• Work instruction:
Lines in the listing below that hold "Number" are the ones to copy.

------------------------------------------------

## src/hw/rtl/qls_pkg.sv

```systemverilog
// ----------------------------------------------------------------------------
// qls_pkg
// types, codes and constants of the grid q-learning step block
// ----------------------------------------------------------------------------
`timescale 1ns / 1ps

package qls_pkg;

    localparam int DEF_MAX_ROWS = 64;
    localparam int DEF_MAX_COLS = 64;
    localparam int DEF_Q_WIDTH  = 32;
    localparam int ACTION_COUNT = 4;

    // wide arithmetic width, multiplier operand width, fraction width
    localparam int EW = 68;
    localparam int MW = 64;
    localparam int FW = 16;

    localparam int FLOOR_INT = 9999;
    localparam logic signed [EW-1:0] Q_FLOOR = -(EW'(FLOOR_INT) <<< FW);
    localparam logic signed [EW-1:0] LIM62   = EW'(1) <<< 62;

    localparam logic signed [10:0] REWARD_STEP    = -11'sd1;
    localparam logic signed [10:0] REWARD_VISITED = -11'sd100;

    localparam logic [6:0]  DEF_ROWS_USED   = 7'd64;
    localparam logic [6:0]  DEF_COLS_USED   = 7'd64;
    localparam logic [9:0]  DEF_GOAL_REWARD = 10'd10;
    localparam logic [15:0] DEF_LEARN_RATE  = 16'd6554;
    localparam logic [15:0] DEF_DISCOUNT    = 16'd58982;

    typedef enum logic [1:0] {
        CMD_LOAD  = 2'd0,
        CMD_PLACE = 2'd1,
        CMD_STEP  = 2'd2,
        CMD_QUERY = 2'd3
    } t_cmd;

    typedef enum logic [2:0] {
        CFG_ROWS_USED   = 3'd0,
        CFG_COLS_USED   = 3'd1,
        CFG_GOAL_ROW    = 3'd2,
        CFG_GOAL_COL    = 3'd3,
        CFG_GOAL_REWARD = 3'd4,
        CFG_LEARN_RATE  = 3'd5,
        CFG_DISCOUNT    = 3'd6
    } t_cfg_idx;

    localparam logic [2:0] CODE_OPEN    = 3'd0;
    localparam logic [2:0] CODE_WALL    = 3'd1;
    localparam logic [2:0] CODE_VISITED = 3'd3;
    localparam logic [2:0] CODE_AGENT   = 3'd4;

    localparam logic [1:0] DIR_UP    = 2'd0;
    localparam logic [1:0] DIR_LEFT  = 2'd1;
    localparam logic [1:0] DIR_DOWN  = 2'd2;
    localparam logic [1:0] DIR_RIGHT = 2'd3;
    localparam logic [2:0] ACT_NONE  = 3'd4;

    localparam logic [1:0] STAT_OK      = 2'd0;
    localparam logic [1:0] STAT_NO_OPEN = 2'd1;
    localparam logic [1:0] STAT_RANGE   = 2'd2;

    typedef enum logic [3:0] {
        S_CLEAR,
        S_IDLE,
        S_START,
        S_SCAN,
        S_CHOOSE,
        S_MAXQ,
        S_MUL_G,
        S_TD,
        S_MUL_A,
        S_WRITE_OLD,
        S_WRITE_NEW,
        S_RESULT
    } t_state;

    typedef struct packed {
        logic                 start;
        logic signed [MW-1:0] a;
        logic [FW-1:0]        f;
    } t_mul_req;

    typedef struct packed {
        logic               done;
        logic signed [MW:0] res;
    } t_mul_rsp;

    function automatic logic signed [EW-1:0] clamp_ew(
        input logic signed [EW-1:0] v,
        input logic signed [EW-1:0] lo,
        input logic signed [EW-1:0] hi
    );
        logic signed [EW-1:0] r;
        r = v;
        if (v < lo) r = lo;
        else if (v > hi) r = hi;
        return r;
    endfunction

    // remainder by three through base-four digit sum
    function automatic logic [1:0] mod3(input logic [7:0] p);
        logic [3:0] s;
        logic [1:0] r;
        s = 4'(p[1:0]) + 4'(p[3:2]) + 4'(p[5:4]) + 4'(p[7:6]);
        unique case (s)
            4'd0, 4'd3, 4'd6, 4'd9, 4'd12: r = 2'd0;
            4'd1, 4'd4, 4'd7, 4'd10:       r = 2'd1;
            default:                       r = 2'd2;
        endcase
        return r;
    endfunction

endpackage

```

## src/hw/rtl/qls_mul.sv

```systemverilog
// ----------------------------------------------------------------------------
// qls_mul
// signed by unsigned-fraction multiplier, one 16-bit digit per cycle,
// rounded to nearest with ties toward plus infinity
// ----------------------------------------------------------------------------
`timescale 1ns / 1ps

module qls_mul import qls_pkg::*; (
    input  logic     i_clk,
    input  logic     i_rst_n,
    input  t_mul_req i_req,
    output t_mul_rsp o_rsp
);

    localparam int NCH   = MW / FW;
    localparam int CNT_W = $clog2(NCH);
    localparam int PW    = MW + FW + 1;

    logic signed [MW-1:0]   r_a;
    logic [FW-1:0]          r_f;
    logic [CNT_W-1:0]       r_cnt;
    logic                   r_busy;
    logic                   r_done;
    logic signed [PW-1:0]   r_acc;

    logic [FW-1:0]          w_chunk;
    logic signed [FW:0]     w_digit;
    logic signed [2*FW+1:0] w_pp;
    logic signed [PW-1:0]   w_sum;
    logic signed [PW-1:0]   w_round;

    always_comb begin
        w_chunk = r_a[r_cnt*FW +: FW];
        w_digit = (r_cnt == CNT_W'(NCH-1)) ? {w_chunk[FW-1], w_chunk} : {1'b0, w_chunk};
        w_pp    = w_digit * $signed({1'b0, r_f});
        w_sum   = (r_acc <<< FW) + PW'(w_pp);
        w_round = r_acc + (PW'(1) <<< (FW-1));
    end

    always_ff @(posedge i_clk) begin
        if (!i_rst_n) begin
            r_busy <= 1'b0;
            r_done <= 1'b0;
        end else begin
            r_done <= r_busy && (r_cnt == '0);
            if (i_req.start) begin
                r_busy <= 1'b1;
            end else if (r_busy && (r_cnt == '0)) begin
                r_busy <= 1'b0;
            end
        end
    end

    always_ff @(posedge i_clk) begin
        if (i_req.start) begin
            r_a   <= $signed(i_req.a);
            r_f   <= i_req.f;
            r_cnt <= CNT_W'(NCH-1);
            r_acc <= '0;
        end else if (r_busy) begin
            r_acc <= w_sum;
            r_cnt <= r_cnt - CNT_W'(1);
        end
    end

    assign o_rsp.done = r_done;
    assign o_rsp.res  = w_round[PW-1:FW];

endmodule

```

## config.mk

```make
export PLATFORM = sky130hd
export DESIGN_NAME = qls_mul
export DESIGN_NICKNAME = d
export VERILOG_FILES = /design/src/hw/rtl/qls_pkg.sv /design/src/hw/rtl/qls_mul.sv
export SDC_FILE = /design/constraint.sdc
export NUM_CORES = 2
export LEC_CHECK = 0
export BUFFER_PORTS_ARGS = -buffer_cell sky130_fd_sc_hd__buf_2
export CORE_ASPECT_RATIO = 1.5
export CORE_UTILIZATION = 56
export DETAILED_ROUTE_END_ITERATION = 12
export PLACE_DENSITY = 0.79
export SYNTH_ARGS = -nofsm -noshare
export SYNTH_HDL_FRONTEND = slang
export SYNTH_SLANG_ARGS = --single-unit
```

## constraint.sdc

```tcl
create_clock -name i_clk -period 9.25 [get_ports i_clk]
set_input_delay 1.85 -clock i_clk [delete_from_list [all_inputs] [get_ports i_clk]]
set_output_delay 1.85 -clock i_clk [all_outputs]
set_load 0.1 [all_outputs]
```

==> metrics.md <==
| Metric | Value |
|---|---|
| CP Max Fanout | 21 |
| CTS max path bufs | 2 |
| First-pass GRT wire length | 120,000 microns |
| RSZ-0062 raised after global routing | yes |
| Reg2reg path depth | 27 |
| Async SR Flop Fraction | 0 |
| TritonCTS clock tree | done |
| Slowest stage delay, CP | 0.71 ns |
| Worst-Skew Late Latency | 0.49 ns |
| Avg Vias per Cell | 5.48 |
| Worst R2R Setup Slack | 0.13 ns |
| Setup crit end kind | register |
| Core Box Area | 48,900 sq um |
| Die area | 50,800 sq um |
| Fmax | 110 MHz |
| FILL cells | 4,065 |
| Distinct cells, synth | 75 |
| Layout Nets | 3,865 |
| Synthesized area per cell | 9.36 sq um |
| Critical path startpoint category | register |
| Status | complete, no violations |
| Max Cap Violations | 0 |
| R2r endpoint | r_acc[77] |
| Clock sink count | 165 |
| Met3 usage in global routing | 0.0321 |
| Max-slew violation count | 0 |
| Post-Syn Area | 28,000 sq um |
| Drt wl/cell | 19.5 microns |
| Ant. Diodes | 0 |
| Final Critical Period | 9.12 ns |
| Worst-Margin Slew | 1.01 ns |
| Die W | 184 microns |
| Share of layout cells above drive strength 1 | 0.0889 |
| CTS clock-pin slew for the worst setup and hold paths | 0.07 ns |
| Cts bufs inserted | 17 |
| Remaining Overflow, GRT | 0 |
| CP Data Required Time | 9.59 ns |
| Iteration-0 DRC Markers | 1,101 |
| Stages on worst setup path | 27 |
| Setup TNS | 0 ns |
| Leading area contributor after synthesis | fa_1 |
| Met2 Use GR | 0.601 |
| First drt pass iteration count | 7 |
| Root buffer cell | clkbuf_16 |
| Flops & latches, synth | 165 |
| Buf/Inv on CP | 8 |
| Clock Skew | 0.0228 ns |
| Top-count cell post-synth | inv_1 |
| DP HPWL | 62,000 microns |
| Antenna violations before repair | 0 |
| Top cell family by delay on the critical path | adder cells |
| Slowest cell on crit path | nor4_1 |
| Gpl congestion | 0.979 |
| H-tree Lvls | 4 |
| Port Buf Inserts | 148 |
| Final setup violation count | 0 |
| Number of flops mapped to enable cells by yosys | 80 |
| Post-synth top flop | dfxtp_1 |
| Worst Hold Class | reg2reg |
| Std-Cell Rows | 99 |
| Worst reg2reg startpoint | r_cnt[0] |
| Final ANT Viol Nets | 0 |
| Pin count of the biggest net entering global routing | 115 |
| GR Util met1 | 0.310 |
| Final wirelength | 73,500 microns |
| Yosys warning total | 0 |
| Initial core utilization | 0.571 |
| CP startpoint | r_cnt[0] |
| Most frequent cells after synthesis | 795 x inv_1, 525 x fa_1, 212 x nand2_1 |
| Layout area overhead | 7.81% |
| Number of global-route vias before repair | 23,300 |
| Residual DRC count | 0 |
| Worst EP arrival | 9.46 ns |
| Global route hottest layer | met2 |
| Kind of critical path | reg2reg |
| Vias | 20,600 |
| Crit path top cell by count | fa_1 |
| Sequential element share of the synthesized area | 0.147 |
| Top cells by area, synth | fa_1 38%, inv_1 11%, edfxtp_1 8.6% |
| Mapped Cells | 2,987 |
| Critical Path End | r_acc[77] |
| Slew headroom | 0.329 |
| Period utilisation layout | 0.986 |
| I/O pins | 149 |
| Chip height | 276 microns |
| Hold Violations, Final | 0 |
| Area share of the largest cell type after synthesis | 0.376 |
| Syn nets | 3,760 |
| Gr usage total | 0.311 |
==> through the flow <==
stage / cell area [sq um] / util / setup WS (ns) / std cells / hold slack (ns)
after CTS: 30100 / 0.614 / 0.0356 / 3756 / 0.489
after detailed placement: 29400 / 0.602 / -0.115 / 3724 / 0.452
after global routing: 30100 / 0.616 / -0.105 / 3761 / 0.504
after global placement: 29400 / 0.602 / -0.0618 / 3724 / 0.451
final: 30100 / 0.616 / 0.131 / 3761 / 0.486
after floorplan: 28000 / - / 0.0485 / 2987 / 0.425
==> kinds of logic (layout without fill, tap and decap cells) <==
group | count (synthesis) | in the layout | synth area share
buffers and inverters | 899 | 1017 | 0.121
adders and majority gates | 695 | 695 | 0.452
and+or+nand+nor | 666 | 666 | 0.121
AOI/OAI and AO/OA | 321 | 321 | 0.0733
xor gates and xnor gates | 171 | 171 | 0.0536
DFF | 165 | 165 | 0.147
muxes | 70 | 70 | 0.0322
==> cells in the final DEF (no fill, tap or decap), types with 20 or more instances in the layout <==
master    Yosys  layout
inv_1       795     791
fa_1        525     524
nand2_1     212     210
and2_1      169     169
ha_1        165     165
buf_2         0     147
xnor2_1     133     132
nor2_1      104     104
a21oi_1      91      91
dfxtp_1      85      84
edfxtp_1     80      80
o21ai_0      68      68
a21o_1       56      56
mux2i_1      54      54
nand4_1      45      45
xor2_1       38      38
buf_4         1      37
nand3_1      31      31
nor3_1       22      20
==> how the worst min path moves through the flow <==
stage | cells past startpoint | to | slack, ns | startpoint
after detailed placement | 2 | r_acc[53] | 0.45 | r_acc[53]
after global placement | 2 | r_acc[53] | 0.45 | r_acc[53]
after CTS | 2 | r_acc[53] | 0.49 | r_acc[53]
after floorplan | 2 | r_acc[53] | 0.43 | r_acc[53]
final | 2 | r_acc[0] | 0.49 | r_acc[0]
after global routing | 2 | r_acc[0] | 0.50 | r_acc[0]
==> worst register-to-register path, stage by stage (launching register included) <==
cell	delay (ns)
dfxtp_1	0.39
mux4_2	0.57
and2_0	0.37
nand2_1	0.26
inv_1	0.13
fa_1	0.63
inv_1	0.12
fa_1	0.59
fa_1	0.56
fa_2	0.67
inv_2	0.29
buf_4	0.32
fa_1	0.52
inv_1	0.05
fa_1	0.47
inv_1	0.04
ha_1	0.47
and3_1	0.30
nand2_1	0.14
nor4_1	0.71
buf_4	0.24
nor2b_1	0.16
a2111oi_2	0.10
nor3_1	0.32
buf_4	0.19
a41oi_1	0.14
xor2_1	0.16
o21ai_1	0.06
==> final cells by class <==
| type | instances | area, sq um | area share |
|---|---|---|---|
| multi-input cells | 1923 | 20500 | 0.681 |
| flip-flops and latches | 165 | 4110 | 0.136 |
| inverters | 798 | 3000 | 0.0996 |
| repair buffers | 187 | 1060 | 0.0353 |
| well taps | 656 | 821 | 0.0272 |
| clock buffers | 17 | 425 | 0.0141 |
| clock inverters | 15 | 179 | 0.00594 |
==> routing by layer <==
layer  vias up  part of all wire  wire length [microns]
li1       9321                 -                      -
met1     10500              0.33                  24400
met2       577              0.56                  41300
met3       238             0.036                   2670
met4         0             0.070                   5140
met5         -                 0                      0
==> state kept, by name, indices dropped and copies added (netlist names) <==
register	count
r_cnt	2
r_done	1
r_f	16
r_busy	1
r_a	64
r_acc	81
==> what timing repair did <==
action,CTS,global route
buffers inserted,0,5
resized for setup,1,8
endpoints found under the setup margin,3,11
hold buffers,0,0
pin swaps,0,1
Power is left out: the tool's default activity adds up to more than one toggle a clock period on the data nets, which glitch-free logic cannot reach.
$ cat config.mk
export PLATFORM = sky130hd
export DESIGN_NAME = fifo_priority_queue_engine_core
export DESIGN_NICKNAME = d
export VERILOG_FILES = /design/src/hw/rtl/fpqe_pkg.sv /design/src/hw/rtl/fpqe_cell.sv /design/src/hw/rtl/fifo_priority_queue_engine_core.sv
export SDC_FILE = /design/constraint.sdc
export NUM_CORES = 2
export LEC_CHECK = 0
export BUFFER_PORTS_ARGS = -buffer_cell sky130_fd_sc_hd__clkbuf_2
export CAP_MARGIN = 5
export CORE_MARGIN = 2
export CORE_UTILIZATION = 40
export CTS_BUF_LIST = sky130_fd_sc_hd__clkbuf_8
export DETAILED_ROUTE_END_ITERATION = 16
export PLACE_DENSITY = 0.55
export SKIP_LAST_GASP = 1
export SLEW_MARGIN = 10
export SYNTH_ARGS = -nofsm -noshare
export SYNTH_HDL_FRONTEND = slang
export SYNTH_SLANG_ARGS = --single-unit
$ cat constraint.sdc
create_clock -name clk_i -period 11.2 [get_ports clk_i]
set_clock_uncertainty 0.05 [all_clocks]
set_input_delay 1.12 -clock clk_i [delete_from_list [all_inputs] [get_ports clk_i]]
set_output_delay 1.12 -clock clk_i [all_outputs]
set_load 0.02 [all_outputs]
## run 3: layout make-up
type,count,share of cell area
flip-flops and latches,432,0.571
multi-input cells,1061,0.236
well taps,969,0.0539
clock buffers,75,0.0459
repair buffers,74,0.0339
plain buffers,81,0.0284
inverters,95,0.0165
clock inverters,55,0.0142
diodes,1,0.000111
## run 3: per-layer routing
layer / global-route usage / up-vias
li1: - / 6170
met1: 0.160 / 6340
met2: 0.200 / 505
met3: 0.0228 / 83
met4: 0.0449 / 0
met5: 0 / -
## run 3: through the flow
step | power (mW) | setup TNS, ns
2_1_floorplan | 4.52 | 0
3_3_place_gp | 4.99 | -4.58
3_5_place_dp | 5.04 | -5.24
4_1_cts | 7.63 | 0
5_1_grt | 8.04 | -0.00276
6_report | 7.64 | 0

------------------------------------------------

• Response:
| Number of flops mapped to enable cells by yosys | 80 |
| Number of global-route vias before repair | 23,300 |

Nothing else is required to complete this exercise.